Cette pudeur témoigne aussi du manque d’outils juridiques pour appréhender les viols de guerre. La notion n’apparaît pas dans le Code pénal ukrainien. Seul un article fourre-tout – l’article 438 – permet d’enquêter sur ces crimes. Oleksandra Matviichuk, directrice du Centre pour les libertés civiques et Prix Nobel de la Paix en 2022, travaille à un projet de loi sur les crimes de guerre incluant les violences sexuelles. « Il a été ratifié par le Parlement, mais la signature incombe au président Zelensky, détaille-t-elle. Or, il ne l’a toujours pas donnée. » Volodymyr Shcherbachenko croit y voir un manque de volonté : « Les autorités ont peur que les soldats ukrainiens puissent eux aussi être accusés de violences sexuelles, et que la propagande russe récupère le sujet. » Il conclut : « Même s’il existe beaucoup de déclarations officielles sur le sujet, dans les faits, les victimes de violences sexuelles sont les dernières à bénéficier des aides prévues par l’État. »
Faire payer la Russie
Mais d’autres tempèrent cette impatience : « Avant 2022, notre gouvernement ne se souciait pas de cette question », rappelle Alisa Kovalenko, survivante de crimes sexuels commis en 2015, lors de la guerre dans le Donbass, et aujourd’hui membre active de l’ONG Sema, unique organisation d’entraide créée par et pour des victimes de viol de guerre. « Moi-même, j’ai mis des années avant de parler. Je fermais les yeux sur mes traumas, je me persuadais que tout allait bien. Les mesures mises en place par le gouvernement, c’est une forme de justice dont nous, à l’époque, n’avons pas bénéficié », estime-t-elle.

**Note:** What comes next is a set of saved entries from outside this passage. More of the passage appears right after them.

### config.mk
export PLATFORM = sky130hd
export DESIGN_NAME = h264_annexb_nal_splitter_core_flat
export DESIGN_NICKNAME = d
export VERILOG_FILES = /design/src/rtl/core/nalsplit_pkg.sv /design/src/rtl/core/nalsplit_byte_if.sv /design/src/rtl/core/nalsplit_unit_if.sv /design/src/rtl/core/nalsplit_report.sv /design/src/rtl/core/h264_annexb_nal_splitter_core.sv /design/src/flat_wrapper.sv
export SDC_FILE = /design/constraint.sdc
export NUM_CORES = 1
export LEC_CHECK = 0
export BUFFER_PORTS_ARGS = -buffer_cell sky130_fd_sc_hd__buf_2
export CAP_MARGIN = 10
export CORE_MARGIN = 4
export CORE_UTILIZATION = 40
export DETAILED_ROUTE_END_ITERATION = 8
export PLACE_DENSITY_LB_ADDON = 0.05
export SYNTH_ARGS = -nofsm -noshare
export SYNTH_HDL_FRONTEND = slang
export SYNTH_SLANG_ARGS = --single-unit
### constraint.sdc
create_clock -name clk -period 9.1 [get_ports clk]
set_clock_uncertainty 0.1 [all_clocks]
set_input_delay 0.91 -clock clk [delete_from_list [all_inputs] [get_ports clk]]
set_output_delay 0.91 -clock clk [all_outputs]
set_load 0.1 [all_outputs]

Oleksandra Matviichuk, de son côté, s’interroge : « La Russie est responsable de ces crimes sexuels. Ne serait-il pas plus juste que la prise en charge des victimes lui incombe plutôt qu’à l’Ukraine, qui gère déjà un pays en guerre ? » Selon elle, une partie des avoirs russes gelés par les banques pourrait être utilisée par le gouvernement de Kiev pour apporter des réparations aux victimes : « Ce serait un premier pas en attendant de mettre en place un cadre juridique aligné sur celui des instances internationales », en particulier celui de la Cour pénale internationale, dont le statut permet de juger les viols de guerre comme crimes constitutifs de crime contre l’humanité.